糖尿病大鼠创面愈合过程中成纤维细胞增殖及Ⅰ型胶原合成减少

Decreased fibroblast proliferation and collagen content in the wound of diabetic rats caused by streptozotocin

目的:观察链脲佐菌素诱导的大鼠糖尿病复合创伤修复过程中成纤维细胞增殖与胶原合成的变化。方法:实验采用Wistar大鼠112只,随机分对照组和模型组。模型组大鼠腹腔注射链脲佐菌素(STZ)55mg/kg,3周后各组动物复合背部2.04cm2全厚皮切除形成伤口。观察创面愈合时间和愈合率;采用HE染色和免疫组化法观察成纤维细胞和增殖细胞核抗原(PCNA)表达水平;采用苦味酸-天狼星红染色和图像分析技术观察创面Ⅰ、Ⅲ型胶原含量及Ⅰ/Ⅲ型比值。结果:STZ诱发的糖尿病大鼠复合创伤后创面的愈合时间为(27.13±1.81)d,明显长于对照组(15.25±1.67)d,P<0.01;模型组在创伤第3、7和15d创面愈合率明显低于对照组,分别P<0.01;在3、5、7和9d模型组创面成纤维细胞数量和PCNA表达也明显少于对照组,分别P<0.05和P<0.01。两组创面在不同时点上Ⅰ型胶原分布均呈递增趋势,但对照组明显多于模型组,分别P<0.05;尽管对照组在创伤3、7dⅢ型胶原含量高于模型组,但在创伤3、7和11d模型组Ⅰ/Ⅲ胶原比值都明显低于对照组,分别P<0.01。结论:STZ可能通过影响创面细胞增殖和创面胶原合成,从而导致创面愈合迟缓。

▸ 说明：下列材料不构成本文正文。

## config.mk

```make
export PLATFORM = sky130hd
export DESIGN_NAME = dynamic_branch_predictor
export DESIGN_NICKNAME = d
export VERILOG_FILES = /design/src/rtl/bp_pkg.sv /design/src/rtl/return_address_stack.sv /design/src/rtl/dynamic_branch_predictor.sv
export SDC_FILE = /design/constraint.sdc
export NUM_CORES = 2
export LEC_CHECK = 0
export CELL_PAD_IN_SITES_DETAIL_PLACEMENT = 1
export CELL_PAD_IN_SITES_GLOBAL_PLACEMENT = 2
export CORE_MARGIN = 2
export CORE_UTILIZATION = 29
export CTS_CLUSTER_SIZE = 40
export DETAILED_ROUTE_END_ITERATION = 10
export PLACE_DENSITY = 0.62
export SYNTH_ARGS = -nofsm -noshare
export SYNTH_HDL_FRONTEND = slang
export SYNTH_SLANG_ARGS = --single-unit
export TNS_END_PERCENT = 1
```

## constraint.sdc

```tcl
create_clock -name clk -period 14.6 [get_ports clk]
set_input_delay 2.92 -clock clk [delete_from_list [all_inputs] [get_ports clk]]
set_output_delay 2.92 -clock clk [all_outputs]
set_load 0.02 [all_outputs]
```
## config.mk

```make
export PLATFORM = sky130hd
export DESIGN_NAME = mul_wb_scheduler
export DESIGN_NICKNAME = d
export VERILOG_FILES = /design/src/rtl/mul_wb_scheduler_pkg.sv /design/src/rtl/mul_wb_scheduler_dep_check.sv /design/src/rtl/mul_wb_scheduler.sv
export SDC_FILE = /design/constraint.sdc
export NUM_CORES = 1
export LEC_CHECK = 0
export BUFFER_PORTS_ARGS = -buffer_cell sky130_fd_sc_hd__buf_2
export CORE_MARGIN = 3
export CORE_UTILIZATION = 42
export DETAILED_ROUTE_END_ITERATION = 12
export PLACE_DENSITY = 0.74
export SLEW_MARGIN = 20
export SYNTH_ARGS = -nofsm -noshare
export SYNTH_HDL_FRONTEND = slang
export SYNTH_SLANG_ARGS = --single-unit
```

## constraint.sdc

```tcl
create_clock -name clk -period 4.11 [get_ports clk]
set_input_delay 0.2055 -clock clk [delete_from_list [all_inputs] [get_ports clk]]
set_output_delay 0.2055 -clock clk [all_outputs]
set_load 0.02 [all_outputs]
```
## src/rtl/relogio_display.sv

```systemverilog
// rtl/relogio_display.sv - four-digit multiplexed HH:MM clock display with snapshot capture
module relogio_display #(
  parameter int unsigned SCAN_DIV  = 1000,
  parameter int unsigned BLINK_DIV = 500000
) (
  input  logic       clk,
  input  logic       reset,
  input  logic [3:0] dhourq,
  input  logic [3:0] uhourq,
  input  logic [3:0] dminq,
  input  logic [3:0] uminq,
  input  logic       load_valid,
  output logic       load_ready,
  output logic [6:0] seg,
  output logic [3:0] an,
  output logic       colon,
  output logic       err
);

  typedef enum logic {SHOW = 1'b0, GAP = 1'b1} state_t;

  localparam logic [15:0] SLOT_LAST  = 16'(SCAN_DIV - 2);
  localparam logic [23:0] BLINK_LAST = 24'(BLINK_DIV - 1);

  state_t      state_q, state_d;
  logic [15:0] slot_q, slot_d;
  logic [1:0]  digit_q, digit_d;
  logic [15:0] snap_q, snap_d;
  logic [23:0] blink_q, blink_d;
  logic        colon_q, colon_d;
  logic        err_q, err_d;
  logic [6:0]  seg_q, seg_d;
  logic [3:0]  an_q, an_d;
  logic        ready_q, ready_d;
  logic        handshake;
  logic        digits_ok;
  logic [3:0]  cur_val;

  function automatic logic [6:0] enc(input logic [3:0] d);
    case (d)
      4'd0:    enc = 7'b0111111;
      4'd1:    enc = 7'b0000110;
      4'd2:    enc = 7'b1011011;
      4'd3:    enc = 7'b1001111;
      4'd4:    enc = 7'b1100110;
      4'd5:    enc = 7'b1101101;
      4'd6:    enc = 7'b1111101;
      4'd7:    enc = 7'b0000111;
      4'd8:    enc = 7'b1111111;
      4'd9:    enc = 7'b1101111;
      default: enc = 7'b0000000;
    endcase
  endfunction

  always_comb begin
    state_d = state_q;
    slot_d  = slot_q;
    digit_d = digit_q;
    snap_d  = snap_q;
    blink_d = blink_q;
    colon_d = colon_q;
    err_d   = err_q;

    handshake = load_valid && ready_q;
    digits_ok = (dhourq <= 4'd2) && (uhourq <= 4'd9) && (dminq <= 4'd5) &&
                (uminq <= 4'd9) && !((dhourq == 4'd2) && (uhourq > 4'd3));

    // A rejected capture still completes the handshake; only err records it.
    if (handshake) begin
      if (digits_ok) snap_d = {dhourq, uhourq, dminq, uminq};
      else           err_d  = 1'b1;
    end

    case (state_q)
      SHOW: begin
        if (slot_q == SLOT_LAST) begin
          state_d = GAP;
          slot_d  = 16'd0;
        end else begin
          slot_d = slot_q + 16'd1;
        end
      end
      default: begin
        state_d = SHOW;
        digit_d = digit_q - 2'd1;
      end
    endcase

    if (blink_q == BLINK_LAST) begin
      blink_d = 24'd0;
      colon_d = ~colon_q;
    end else begin
      blink_d = blink_q + 24'd1;
    end

    // Outputs are registered, so they are derived from the next state.
    cur_val = snap_d[{digit_d, 2'b00} +: 4];
    if ((state_d == SHOW) && !((digit_d == 2'd3) && (cur_val == 4'd0))) begin
      an_d  = 4'b0001 << digit_d;
      seg_d = enc(cur_val);
    end else begin
      an_d  = 4'b0000;
      seg_d = 7'b0000000;
    end
    ready_d = (state_d == GAP) && (digit_d == 2'd0);
  end

  always_ff @(posedge clk or negedge reset) begin
    if (!reset) begin
      state_q <= SHOW;
      slot_q  <= 16'd0;
      digit_q <= 2'd3;
      snap_q  <= 16'd0;
      blink_q <= 24'd0;
      colon_q <= 1'b1;
      err_q   <= 1'b0;
      seg_q   <= 7'b0000000;
      an_q    <= 4'b0000;
      ready_q <= 1'b0;
    end else begin
      state_q <= state_d;
      slot_q  <= slot_d;
      digit_q <= digit_d;
      snap_q  <= snap_d;
      blink_q <= blink_d;
      colon_q <= colon_d;
      err_q   <= err_d;
      seg_q   <= seg_d;
      an_q    <= an_d;
      ready_q <= ready_d;
    end
  end

  assign load_ready = ready_q;
  assign seg        = seg_q;
  assign an         = an_q;
  assign colon      = colon_q;
  assign err        = err_q;

endmodule
```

AIM： To study fibroblast proliferation and collagen synthesis during wound healing in diabetic rats induced by streptozotocin. METHODS： 30 Wistar male rats were randomly divided into control group and model group. 55 mg/kg STZ were given intraperitoneally to model rats. After 3 weeks, a round skin of 2.04 cm^2 was excised on all dorsal back of rats. The healing time and healing rate were observed according to re - epithelization. The numbers of fibroblasts and the expression of proliferating cell nuclear antigen （PCNA） were observed by Hematoxylin- Eosin （HE） staining and immuno- histochemistry assay. Collagen Ⅰ and Ⅲ stained by Picric acid - Sirius red were calculated by image analysis. RESULTS： The healing time in model group was （27.13 ± 1.81 ） days, significantly longer than that in control group [ （ 15.25 ± 1.67） days, P 〈 0.01 ]. The healing rates in model group were significantly less than that in control group at day 3, day 7 and day 15 （P 〈 0.01）. The amount of fibroblasts and the expression of PCNA in model group were significantly less than those in control group on day 3, day 5, day 7 and day 9, respectively （P 〈 0,05, P 〈 0.01 ）. Even the content of collagen I in the wound of beth groups increased with time, the values were much higher than that in model group at different times （ P 〈 0.05）, respectively. For model group, the ratio of collagen Ⅰ/Ⅲ was less than that in control group 3, 7 and 11 days after wound （ P 〈 0.01 ）. CONCLUSION： STZ impaires wound healing in rats, which is possible caused by the disturbance of fihroblast proliferation and collagen synthesis in the wound.